Throughout most of our careers, we have placed a high premium on the principles of community policing. This manner of policing is all about teamwork as the server (police officers) and the served (their customers) work together to make their community safer places to live and thrive.
Last year, current law enforcement officers were asked what they wanted out of their career. The overwhelming majority chose a law enforcement career because they want to serve their communities. Once on the job, serving the community was the most satisfying aspect of the job, which was followed closely by crime-fighting. Third on the list was community interaction. Just from these statistics alone, we can easily understand the mindset of the community policing officer on the beat.
Too often, police officers meet people when they’re not at their finest. We may encounter them because they are a victim of crime or hurt in a traffic accident. It might be situations where we are pulling them over for a traffic violation or visiting their home for a domestic disturbance. It’s not healthy for officers to only encounter people in these types of situations. Community policing allows them to interact with people in so many different and positive ways.

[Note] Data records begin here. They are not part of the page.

===== src/rtl/sc_norm.sv =====
`timescale 1ns/1ps
// -----------------------------------------------------------------------------
// sc_norm -- pipelined block-floating-point normaliser for the IFFT output path
//
// Scales complex samples by 2^(-exp) / 2^BASE_SHIFT, where exp is a per-symbol
// block exponent latched on the sop beat. The result is saturated to OUT_W bits.
// The block has two pipeline stages under valid/ready flow control:
//   stage 1 : shift (and optional rounding), frame sop/eop tagging
//   stage 2 : saturation, output registers
//
// Compile-time option:
//   SC_NORM_ROUND_EN  defined   -> right shifts round half-up
//                     undefined -> right shifts truncate toward -inf
//
// Ports:
//   clk, rst_n           clock, asynchronous active-low reset
//   in_valid/in_ready    input handshake (in_ready = ~out_valid | out_ready)
//   in_sop               first sample of a symbol
//   in_real/in_imag      IN_W-bit signed input components
//   in_exp               EXP_W-bit signed block exponent (sampled on sop)
//   out_valid/out_ready  output handshake
//   out_sop/out_eop      first/last sample of an output symbol
//   out_real/out_imag    OUT_W-bit signed scaled components
//   out_sat              either component of this beat saturated
//   exp_err              sticky: a sop carried an out-of-range exponent
//   frame_err            sticky: framing violation
//   clr_err              synchronous clear of both sticky flags
// -----------------------------------------------------------------------------
module sc_norm #(
    parameter int IN_W       = 16,
    parameter int OUT_W      = 18,
    parameter int EXP_W      = 6,
    parameter int BASE_SHIFT = 6,
    parameter int EXP_MIN    = -8,
    parameter int EXP_MAX    = -4,
    parameter int FRAME_LEN  = 64
) (
    input  logic             clk,
    input  logic             rst_n,
    input  logic             in_valid,
    output logic             in_ready,
    input  logic             in_sop,
    input  logic [IN_W-1:0]  in_real,
    input  logic [IN_W-1:0]  in_imag,
    input  logic [EXP_W-1:0] in_exp,
    output logic             out_valid,
    input  logic             out_ready,
    output logic             out_sop,
    output logic             out_eop,
    output logic [OUT_W-1:0] out_real,
    output logic [OUT_W-1:0] out_imag,
    output logic             out_sat,
    output logic             exp_err,
    output logic             frame_err,
    input  logic             clr_err
);

    // Largest left shift the legal exponent range can ask for.
    localparam int L_RAW = -EXP_MIN - BASE_SHIFT;
    localparam int L_MAX = (L_RAW > 0) ? L_RAW : 0;
    // One guard bit for the sign, one for the rounding increment; never
    // narrower than the output plus a sign bit so the clamp bounds fit.
    localparam int MID_A = IN_W + L_MAX + 2;
    localparam int MID_W = (MID_A > OUT_W + 1) ? MID_A : OUT_W + 1;
    localparam int CNT_W = $clog2(FRAME_LEN);

    localparam logic signed [MID_W-1:0] SAT_HI  = {{(MID_W-OUT_W+1){1'b0}}, {(OUT_W-1){1'b1}}};
    localparam logic signed [MID_W-1:0] SAT_LO  = ~SAT_HI;
    localparam logic        [OUT_W-1:0] OUT_MAX = {1'b0, {(OUT_W-1){1'b1}}};
    localparam logic        [OUT_W-1:0] OUT_MIN = {1'b1, {(OUT_W-1){1'b0}}};
    localparam logic signed [MID_W-1:0] ONE     = {{(MID_W-1){1'b0}}, 1'b1};

    typedef enum logic {S_IDLE, S_RUN} state_t;

    // Sign-extend, then shift left (L >= 0) or arithmetic-shift right (L < 0).
    function automatic logic signed [MID_W-1:0] f_scale(input logic signed [IN_W-1:0] din,
                                                        input int shift);
        logic signed [MID_W-1:0] v;
        v = {{(MID_W-IN_W){din[IN_W-1]}}, din};
        if (shift >= 0) begin
            f_scale = v <<< shift;
        end else begin
`ifdef SC_NORM_ROUND_EN
            v = v + (ONE <<< (-shift - 1));
`endif
            f_scale = v >>> (-shift);
        end
    endfunction

    // Returns {saturated, clamped value}.
    function automatic logic [OUT_W:0] f_sat(input logic signed [MID_W-1:0] v);
        if (v > SAT_HI)      f_sat = {1'b1, OUT_MAX};
        else if (v < SAT_LO) f_sat = {1'b1, OUT_MIN};
        else                 f_sat = {1'b0, v[OUT_W-1:0]};
    endfunction

    state_t                  r_state;
    logic [CNT_W-1:0]        r_cnt;
    logic signed [EXP_W-1:0] r_exp;

    logic                    r_s1_valid, r_s1_sop, r_s1_eop;
    logic signed [MID_W-1:0] r_s1_re, r_s1_im;

    logic                    r_out_valid, r_out_sop, r_out_eop, r_out_sat;
    logic [OUT_W-1:0]        r_out_re, r_out_im;
    logic                    r_exp_err, r_frame_err;

    logic                    w_en, w_acc, w_keep, w_eop, w_frame_viol, w_exp_oor;
    int                      w_exp_in, w_exp_cl, w_shift;
    logic signed [EXP_W-1:0] w_exp_clamp, w_exp_use;
    logic signed [MID_W-1:0] w_re, w_im;
    logic                    w_sat_re, w_sat_im;
    logic [OUT_W-1:0]        w_q_re, w_q_im;

    // The whole pipeline stalls together when the output is held.
    assign w_en     = ~r_out_valid | out_ready;
    assign w_acc    = in_valid & w_en;
    assign in_ready = w_en;

    // NOTE: every signal driven here gets a value on every path so no latch is inferred.
    always_comb begin
        w_exp_in     = int'($signed(in_exp));
        w_exp_oor    = (w_exp_in < EXP_MIN) || (w_exp_in > EXP_MAX);
        w_exp_cl     = (w_exp_in < EXP_MIN) ? EXP_MIN :
                       (w_exp_in > EXP_MAX) ? EXP_MAX : w_exp_in;
        w_exp_clamp  = EXP_W'(w_exp_cl);
        // The sop beat itself is scaled with its own (clamped) exponent.
        w_exp_use    = in_sop ? w_exp_clamp : r_exp;
        w_shift      = -int'(w_exp_use) - BASE_SHIFT;
        w_re         = f_scale($signed(in_real), w_shift);
        w_im         = f_scale($signed(in_imag), w_shift);
        // Non-sop beats outside a symbol are dropped.
        w_keep       = w_acc & (in_sop | (r_state == S_RUN));
        w_eop        = w_acc & ~in_sop & (r_state == S_RUN) &
                       (r_cnt == CNT_W'(FRAME_LEN - 1));
        w_frame_viol = w_acc & (in_sop ? (r_state == S_RUN) : (r_state == S_IDLE));
        {w_sat_re, w_q_re} = f_sat(r_s1_re);
        {w_sat_im, w_q_im} = f_sat(r_s1_im);
    end

    // Frame FSM: tracks symbol position and holds the block exponent.
    // NOTE: state registers use non-blocking assignments so every flop samples pre-edge values.
    always_ff @(posedge clk or negedge rst_n) begin
        if (!rst_n) begin
            r_state <= S_IDLE;
            r_cnt   <= '0;
            r_exp   <= EXP_W'(EXP_MAX);
        end else if (w_acc) begin
            if (in_sop) begin
                r_exp   <= w_exp_clamp;
                r_cnt   <= CNT_W'(1);
                r_state <= S_RUN;
            end else if (r_state == S_RUN) begin
                if (w_eop) begin
                    r_state <= S_IDLE;
                    r_cnt   <= '0;
                end else begin
                    r_cnt <= r_cnt + CNT_W'(1);
                end
            end
        end
    end

    // Stage 1: shifted values and frame tags.
    always_ff @(posedge clk or negedge rst_n) begin
        if (!rst_n) begin
            r_s1_valid <= 1'b0;
            r_s1_sop   <= 1'b0;
            r_s1_eop   <= 1'b0;
            r_s1_re    <= '0;
            r_s1_im    <= '0;
        end else if (w_en) begin
            r_s1_valid <= w_keep;
            r_s1_sop   <= w_keep & in_sop;
            r_s1_eop   <= w_eop;
            r_s1_re    <= w_re;
            r_s1_im    <= w_im;
        end
    end

    // Stage 2: saturation into the output registers.
    always_ff @(posedge clk or negedge rst_n) begin
        if (!rst_n) begin
            r_out_valid <= 1'b0;
            r_out_sop   <= 1'b0;
            r_out_eop   <= 1'b0;
            r_out_re    <= '0;
            r_out_im    <= '0;
            r_out_sat   <= 1'b0;
        end else if (w_en) begin
            r_out_valid <= r_s1_valid;
            r_out_sop   <= r_s1_sop;
            r_out_eop   <= r_s1_eop;
            r_out_re    <= w_q_re;
            r_out_im    <= w_q_im;
            r_out_sat   <= r_s1_valid & (w_sat_re | w_sat_im);
        end
    end

    // Sticky error flags; a clear wins over a same-cycle set.
    always_ff @(posedge clk or negedge rst_n) begin
        if (!rst_n) begin
            r_exp_err   <= 1'b0;
            r_frame_err <= 1'b0;
        end else if (clr_err) begin
            r_exp_err   <= 1'b0;
            r_frame_err <= 1'b0;
        end else begin
            if (w_acc & in_sop & w_exp_oor) r_exp_err <= 1'b1;
            if (w_frame_viol)               r_frame_err <= 1'b1;
        end
    end

    assign out_valid = r_out_valid;
    assign out_sop   = r_out_sop;
    assign out_eop   = r_out_eop;
    assign out_real  = r_out_re;
    assign out_imag  = r_out_im;
    assign out_sat   = r_out_sat;
    assign exp_err   = r_exp_err;
    assign frame_err = r_frame_err;

endmodule
--- config.mk ---
export PLATFORM = sky130hd
export DESIGN_NAME = cpu_mem_arbiter
export DESIGN_NICKNAME = d
export VERILOG_FILES = /design/src/rtl/cpu_mem_arbiter_pkg.sv /design/src/rtl/cpu_mem_arbiter.sv
export SDC_FILE = /design/constraint.sdc
export NUM_CORES = 1
export LEC_CHECK = 0
export ABC_AREA = 1
export CAP_MARGIN = 0
export CORE_MARGIN = 5
export CORE_UTILIZATION = 33
export DETAILED_ROUTE_END_ITERATION = 16
export GPL_TIMING_DRIVEN = 0
export MAX_ROUTING_LAYER = met4
export PLACE_DENSITY = 0.9
export SYNTH_ARGS = -nofsm -noshare
export SYNTH_HDL_FRONTEND = slang
export SYNTH_SLANG_ARGS = --single-unit
--- constraint.sdc ---
create_clock -name clk -period 4.16 [get_ports clk]
set_input_delay 1.04 -clock clk [delete_from_list [all_inputs] [get_ports clk]]
set_output_delay 1.04 -clock clk [all_outputs]
set_load 0.02 [all_outputs]
--- src/rtl/cpu_mem_arbiter_pkg.sv ---
// rtl/cpu_mem_arbiter_pkg.sv - shared CPU types and constants for the memory arbiter
package cpu_mem_arbiter_pkg;

    localparam int AW_DEFAULT = 5;
    localparam int DW_DEFAULT = 8;

    localparam logic [2:0] PHASE_FETCH  = 3'd0;
    localparam logic [2:0] PHASE_RETIRE = 3'd7;

    typedef enum logic [1:0] {
        IDLE    = 2'd0,
        DBG_ACC = 2'd1,
        DBG_ACK = 2'd2
    } arb_state_t;

endpackage
`config.mk`:
```
export PLATFORM = sky130hd
export DESIGN_NAME = traffic_sequencer
export DESIGN_NICKNAME = d
export VERILOG_FILES = /design/src/rtl/traffic_sequencer.sv
export SDC_FILE = /design/constraint.sdc
export NUM_CORES = 1
export LEC_CHECK = 0
export BUFFER_PORTS_ARGS = -buffer_cell sky130_fd_sc_hd__buf_2
export CELL_PAD_IN_SITES_DETAIL_PLACEMENT = 1
export CELL_PAD_IN_SITES_GLOBAL_PLACEMENT = 1
export CORE_MARGIN = 5
export CORE_UTILIZATION = 40
export CTS_BUF_LIST = sky130_fd_sc_hd__clkbuf_4 sky130_fd_sc_hd__clkbuf_8
export CTS_CLUSTER_SIZE = 20
export DETAILED_ROUTE_END_ITERATION = 8
export PLACE_DENSITY_LB_ADDON = 0.1
export SYNTH_ARGS = -nofsm -noshare
export SYNTH_HDL_FRONTEND = slang
export SYNTH_SLANG_ARGS = --single-unit
```
`constraint.sdc`:
```
create_clock -name clk -period 2 [get_ports clk]
set_input_delay 0.5 -clock clk [delete_from_list [all_inputs] [get_ports clk]]
set_output_delay 0.5 -clock clk [all_outputs]
set_load 0.01 [all_outputs]
```
==> src/rtl/ft_fault_manager_if.sv <==
// Command and event-log handshake bundle between ft_fault_manager and its debug/CSR host.
interface ft_fault_manager_if #(
    parameter int UNIT_W = 2
);
    // valid/ready: a transfer happens on a rising clk edge where valid and ready are both 1;
    // the sender holds valid and its payload stable until that edge.
    logic              cmd_valid_i;
    logic              cmd_ready_o;
    logic [1:0]        cmd_op_i;
    logic [UNIT_W-1:0] cmd_unit_i;
    logic [1:0]        cmd_block_i;
    logic              cmd_done_o;
    logic              cmd_err_o;
    logic              log_valid_o;
    logic              log_ready_i;
    logic [UNIT_W+4:0] log_data_o;
    logic              log_overflow_o;

    modport master (
        output cmd_valid_i, cmd_op_i, cmd_unit_i, cmd_block_i, log_ready_i,
        input  cmd_ready_o, cmd_done_o, cmd_err_o, log_valid_o, log_data_o, log_overflow_o
    );

    modport slave (
        input  cmd_valid_i, cmd_op_i, cmd_unit_i, cmd_block_i, log_ready_i,
        output cmd_ready_o, cmd_done_o, cmd_err_o, log_valid_o, log_data_o, log_overflow_o
    );
endinterface

==> src/rtl/ft_fault_manager.sv <==
// Supervisor for triplicated FT units: error statistics, merged event log and a
// force/release command engine driving the breakage-monitor set_broken masks.
module ft_fault_manager #(
    parameter int N_UNITS     = 4,
    parameter int UNIT_W      = 2,
    parameter int CNT_W       = 8,
    parameter int LOG_DEPTH   = 8,
    parameter int ACK_TIMEOUT = 16
) (
    input  logic                   clk,
    input  logic                   rst,
    input  logic [N_UNITS-1:0]     err_detected_i,
    input  logic [N_UNITS-1:0]     err_corrected_i,
    input  logic [3*N_UNITS-1:0]   is_broken_i,
    output logic [3*N_UNITS-1:0]   set_broken_o,
    ft_fault_manager_if.slave      bus,
    output logic [CNT_W-1:0]       err_cnt_o,
    output logic [CNT_W-1:0]       uncorr_cnt_o,
    output logic [1:0]             fsm_state
);
    localparam int N_ENT = 3 * N_UNITS;
    localparam int LOG_W = UNIT_W + 5;
    localparam int AW    = $clog2(LOG_DEPTH);
    localparam int TW    = $clog2(ACK_TIMEOUT);

    typedef enum logic [1:0] {IDLE, APPLY, WAIT_ACK, DONE} state_t;

    state_t              state_q, state_d;
    logic [1:0]          op_q;
    logic [UNIT_W-1:0]   unit_q;
    logic [1:0]          block_q;
    logic                err_q;
    logic [TW-1:0]       timer_q;
    logic [3*N_UNITS-1:0] tgt_onehot;
    logic                ack, cmd_legal, unit_ok, clear_stats;

    logic [3*N_UNITS-1:0] broken_q, rise, fall;
    logic [N_UNITS-1:0]  uncorr;
    // Pending entry e = 3*unit + kind, so ascending e is exactly the push priority.
    logic [N_ENT-1:0]    pend_q, ev_hit, sel_clr;
    logic [2:0]          mask_q  [N_ENT];
    logic [2:0]          ev_mask [N_ENT];
    logic                found;
    logic [LOG_W-1:0]    sel_data;

    logic [LOG_W-1:0]    fifo_mem [LOG_DEPTH];
    logic [AW:0]         wr_ptr, rd_ptr;
    logic                fifo_empty, fifo_full, push, pop, drop;

    assign fsm_state   = state_q;
    assign clear_stats = (state_q == APPLY) && (op_q == 2'b10);

    always_comb begin
        rise   = is_broken_i & ~broken_q;
        fall   = ~is_broken_i & broken_q;
        uncorr = err_detected_i & ~err_corrected_i;
        ev_hit = '0;
        for (int e = 0; e < N_ENT; e++) ev_mask[e] = 3'b000;
        for (int u = 0; u < N_UNITS; u++) begin
            ev_hit[3*u]      = uncorr[u];
            ev_hit[3*u+1]    = |rise[3*u +: 3];
            ev_mask[3*u+1]   = rise[3*u +: 3];
            ev_hit[3*u+2]    = |fall[3*u +: 3];
            ev_mask[3*u+2]   = fall[3*u +: 3];
        end
    end

    always_comb begin
        found    = 1'b0;
        sel_clr  = '0;
        sel_data = '0;
        for (int e = 0; e < N_ENT; e++) begin
            if (pend_q[e] && !found) begin
                found      = 1'b1;
                sel_clr[e] = 1'b1;
                sel_data   = {2'(e % 3), UNIT_W'(e / 3), mask_q[e]};
            end
        end
    end

    // A pop in the same cycle frees the slot, so a full FIFO only drops when not draining.
    assign fifo_empty = (wr_ptr == rd_ptr);
    assign fifo_full  = (wr_ptr[AW] != rd_ptr[AW]) && (wr_ptr[AW-1:0] == rd_ptr[AW-1:0]);
    assign pop        = !fifo_empty && bus.log_ready_i;
    assign push       = found && (!fifo_full || pop);
    assign drop       = found && fifo_full && !pop;

    assign bus.log_valid_o = !fifo_empty;
    assign bus.log_data_o  = fifo_mem[rd_ptr[AW-1:0]];

    always_ff @(posedge clk) begin
        if (push) fifo_mem[wr_ptr[AW-1:0]] <= sel_data;
    end

    always_ff @(posedge clk) begin
        if (rst) begin
            wr_ptr             <= '0;
            rd_ptr             <= '0;
            broken_q           <= '0;
            pend_q             <= '0;
            bus.log_overflow_o <= 1'b0;
            for (int e = 0; e < N_ENT; e++) mask_q[e] <= 3'b000;
        end else begin
            broken_q <= is_broken_i;
            if (push) wr_ptr <= wr_ptr + 1'b1;
            if (pop)  rd_ptr <= rd_ptr + 1'b1;
            // An entry leaving this cycle restarts from only the events seen now.
            for (int e = 0; e < N_ENT; e++) begin
                if (sel_clr[e]) begin
                    pend_q[e] <= ev_hit[e];
                    mask_q[e] <= ev_mask[e];
                end else begin
                    pend_q[e] <= pend_q[e] | ev_hit[e];
                    mask_q[e] <= mask_q[e] | ev_mask[e];
                end
            end
            if (clear_stats)  bus.log_overflow_o <= 1'b0;
            else if (drop)    bus.log_overflow_o <= 1'b1;
        end
    end

    always_ff @(posedge clk) begin
        if (rst || clear_stats) begin
            err_cnt_o    <= '0;
            uncorr_cnt_o <= '0;
        end else begin
            if (|err_detected_i && err_cnt_o != '1)  err_cnt_o    <= err_cnt_o + 1'b1;
            if (|uncorr && uncorr_cnt_o != '1)       uncorr_cnt_o <= uncorr_cnt_o + 1'b1;
        end
    end

    always_comb begin
        unit_ok    = 1'b0;
        tgt_onehot = '0;
        for (int u = 0; u < N_UNITS; u++) begin
            if (bus.cmd_unit_i == UNIT_W'(u)) unit_ok = 1'b1;
            for (int b = 0; b < 3; b++) begin
                if (unit_q == UNIT_W'(u) && block_q == 2'(b)) tgt_onehot[3*u+b] = 1'b1;
            end
        end
        cmd_legal = bus.cmd_op_i[1] || (unit_ok && bus.cmd_block_i != 2'd3);
        ack       = |(is_broken_i & tgt_onehot);
    end

    always_comb begin
        state_d         = state_q;
        bus.cmd_ready_o = 1'b0;
        bus.cmd_done_o  = 1'b0;
        bus.cmd_err_o   = 1'b0;
        case (state_q)
            IDLE: begin
                bus.cmd_ready_o = 1'b1;
                if (bus.cmd_valid_i) state_d = cmd_legal ? APPLY : DONE;
            end
            APPLY:    state_d = (op_q == 2'b00) ? WAIT_ACK : DONE;
            WAIT_ACK: if (ack || timer_q == TW'(ACK_TIMEOUT - 1)) state_d = DONE;
            DONE: begin
                bus.cmd_done_o = 1'b1;
                bus.cmd_err_o  = err_q;
                state_d        = IDLE;
            end
            default:  state_d = IDLE;
        endcase
    end

    always_ff @(posedge clk) begin
        if (rst) begin
            state_q      <= IDLE;
            op_q         <= 2'b00;
            unit_q       <= '0;
            block_q      <= 2'b00;
            err_q        <= 1'b0;
            timer_q      <= '0;
            set_broken_o <= '0;
        end else begin
            state_q <= state_d;
            case (state_q)
                IDLE: if (bus.cmd_valid_i) begin
                    op_q    <= bus.cmd_op_i;
                    unit_q  <= bus.cmd_unit_i;
                    block_q <= bus.cmd_block_i;
                    err_q   <= !cmd_legal;
                end
                APPLY: begin
                    timer_q <= '0;
                    case (op_q)
                        2'b00:   set_broken_o <= set_broken_o | tgt_onehot;
                        2'b01:   set_broken_o <= set_broken_o & ~tgt_onehot;
                        2'b11:   set_broken_o <= '0;
                        default: ;
                    endcase
                end
                WAIT_ACK: begin
                    timer_q <= timer_q + 1'b1;
                    if (timer_q == TW'(ACK_TIMEOUT - 1)) err_q <= !ack;
                end
                default: ;
            endcase
        end
    end
endmodule

==> src/flat_wrapper.sv <==
// flat-port wrapper written by rule: the top's interface ports become plain ports
module ft_fault_manager_flat 
#(
    parameter int N_UNITS     = 4,
    parameter int UNIT_W      = 2,
    parameter int CNT_W       = 8,
    parameter int LOG_DEPTH   = 8,
    parameter int ACK_TIMEOUT = 16
)
  (clk, rst, err_detected_i, err_corrected_i, is_broken_i, set_broken_o, err_cnt_o, uncorr_cnt_o, fsm_state, bus_cmd_valid_i, bus_cmd_op_i, bus_cmd_unit_i, bus_cmd_block_i, bus_log_ready_i, bus_cmd_ready_o, bus_cmd_done_o, bus_cmd_err_o, bus_log_valid_o, bus_log_data_o, bus_log_overflow_o);
  ft_fault_manager_if #(.UNIT_W(UNIT_W)) bus_i ();
  input  logic clk;
  input  logic rst;
  input  logic [N_UNITS-1:0] err_detected_i;
  input  logic [N_UNITS-1:0] err_corrected_i;
  input  logic [3*N_UNITS-1:0] is_broken_i;
  output logic [3*N_UNITS-1:0] set_broken_o;
  output logic [CNT_W-1:0] err_cnt_o;
  output logic [CNT_W-1:0] uncorr_cnt_o;
  output logic [1:0] fsm_state;
  input wire logic [$bits(bus_i.cmd_valid_i)-1:0] bus_cmd_valid_i;
  input wire logic [$bits(bus_i.cmd_op_i)-1:0] bus_cmd_op_i;
  input wire logic [$bits(bus_i.cmd_unit_i)-1:0] bus_cmd_unit_i;
  input wire logic [$bits(bus_i.cmd_block_i)-1:0] bus_cmd_block_i;
  input wire logic [$bits(bus_i.log_ready_i)-1:0] bus_log_ready_i;
  output wire logic [$bits(bus_i.cmd_ready_o)-1:0] bus_cmd_ready_o;
  output wire logic [$bits(bus_i.cmd_done_o)-1:0] bus_cmd_done_o;
  output wire logic [$bits(bus_i.cmd_err_o)-1:0] bus_cmd_err_o;
  output wire logic [$bits(bus_i.log_valid_o)-1:0] bus_log_valid_o;
  output wire logic [$bits(bus_i.log_data_o)-1:0] bus_log_data_o;
  output wire logic [$bits(bus_i.log_overflow_o)-1:0] bus_log_overflow_o;
  assign bus_i.cmd_valid_i = bus_cmd_valid_i;
  assign bus_i.cmd_op_i = bus_cmd_op_i;
  assign bus_i.cmd_unit_i = bus_cmd_unit_i;
  assign bus_i.cmd_block_i = bus_cmd_block_i;
  assign bus_i.log_ready_i = bus_log_ready_i;
  assign bus_cmd_ready_o = bus_i.cmd_ready_o;
  assign bus_cmd_done_o = bus_i.cmd_done_o;
  assign bus_cmd_err_o = bus_i.cmd_err_o;
  assign bus_log_valid_o = bus_i.log_valid_o;
  assign bus_log_data_o = bus_i.log_data_o;
  assign bus_log_overflow_o = bus_i.log_overflow_o;
  ft_fault_manager #(.N_UNITS(N_UNITS), .UNIT_W(UNIT_W), .CNT_W(CNT_W), .LOG_DEPTH(LOG_DEPTH), .ACK_TIMEOUT(ACK_TIMEOUT)) u_core (.clk(clk), .rst(rst), .err_detected_i(err_detected_i), .err_corrected_i(err_corrected_i), .is_broken_i(is_broken_i), .set_broken_o(set_broken_o), .bus(bus_i), .err_cnt_o(err_cnt_o), .uncorr_cnt_o(uncorr_cnt_o), .fsm_state(fsm_state));
endmodule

You might see it in spontaneous moments where officers jump out of their cruiser and start playing basketball or a game of catch in the street with kids. Or you may see it in a more organized fashion like a “Skating with a Cop” event or “Shop with a Cop” around Christmas. We recently thought outside of the box and added a new component to our community policing mission: a cute, white German Shepherd named Angel.
Community policing allows them to interact with people in so many different and positive ways.
Angel’s job is to go out and “chase” away the fear of interacting with a police officer. Instead of sniffing for drugs, she likes to sniff shoes to see if the human has pets at home. She can encounter people when they are having a good or bad day and she makes a lot of people happy and talkative. Most people just want to pet her and feel her soft fur because it reminds them of the pet they left at home. Several people have wept just being able to pet her because it reminds them of an old dog they had. Others see her as bringing “the happy” to their job, like at a bank in our city where they give her plenty of love and treats, or at the schools, where kids can forget about schoolwork or a sprained ankle for a moment.
Angel has turned into a local celebrity and people look forward to seeing her wherever she goes, and she gratefully acknowledges the love and affection she gets. It’s a whole new connection to the community and we hope for her to bring us closer to bridging the gap.
Which now leads us to what Sir Robert Peele stated in the second of nine principles crucial to modern day law enforcement: “To recognize always that the power of the police to fulfill their functions and duties is dependent on public approval of their existence, actions and behavior, and in their ability to secure and maintain public respect.” We believe that Angel has an incredible amount of public approval and we have secured more respect because of it.
Preventing and solving crime and making our neighborhoods safer places to live and thrive can be achieved through adhering to community policing principles. But the real beauty of community policing is that it feels good for both the server and the served, and that is what’s special.
Tom Wetzel is the chief of police in Richmond Heights, Ohio, a Northeast Ohio suburban police lieutenant and former SWAT commander. He is also a certified law enforcement executive, adjunct professor in community policing and internationally published author on police topics.
Lt. Denise DeBiase has been a member of the Richmond Heights Police Department in Ohio for over 26 years and is currently serving as the executive officer. She is a Certified Law Enforcement Executive in the state, former DARE, bike patrol, crime prevention, and juvenile diversion officer, and detective.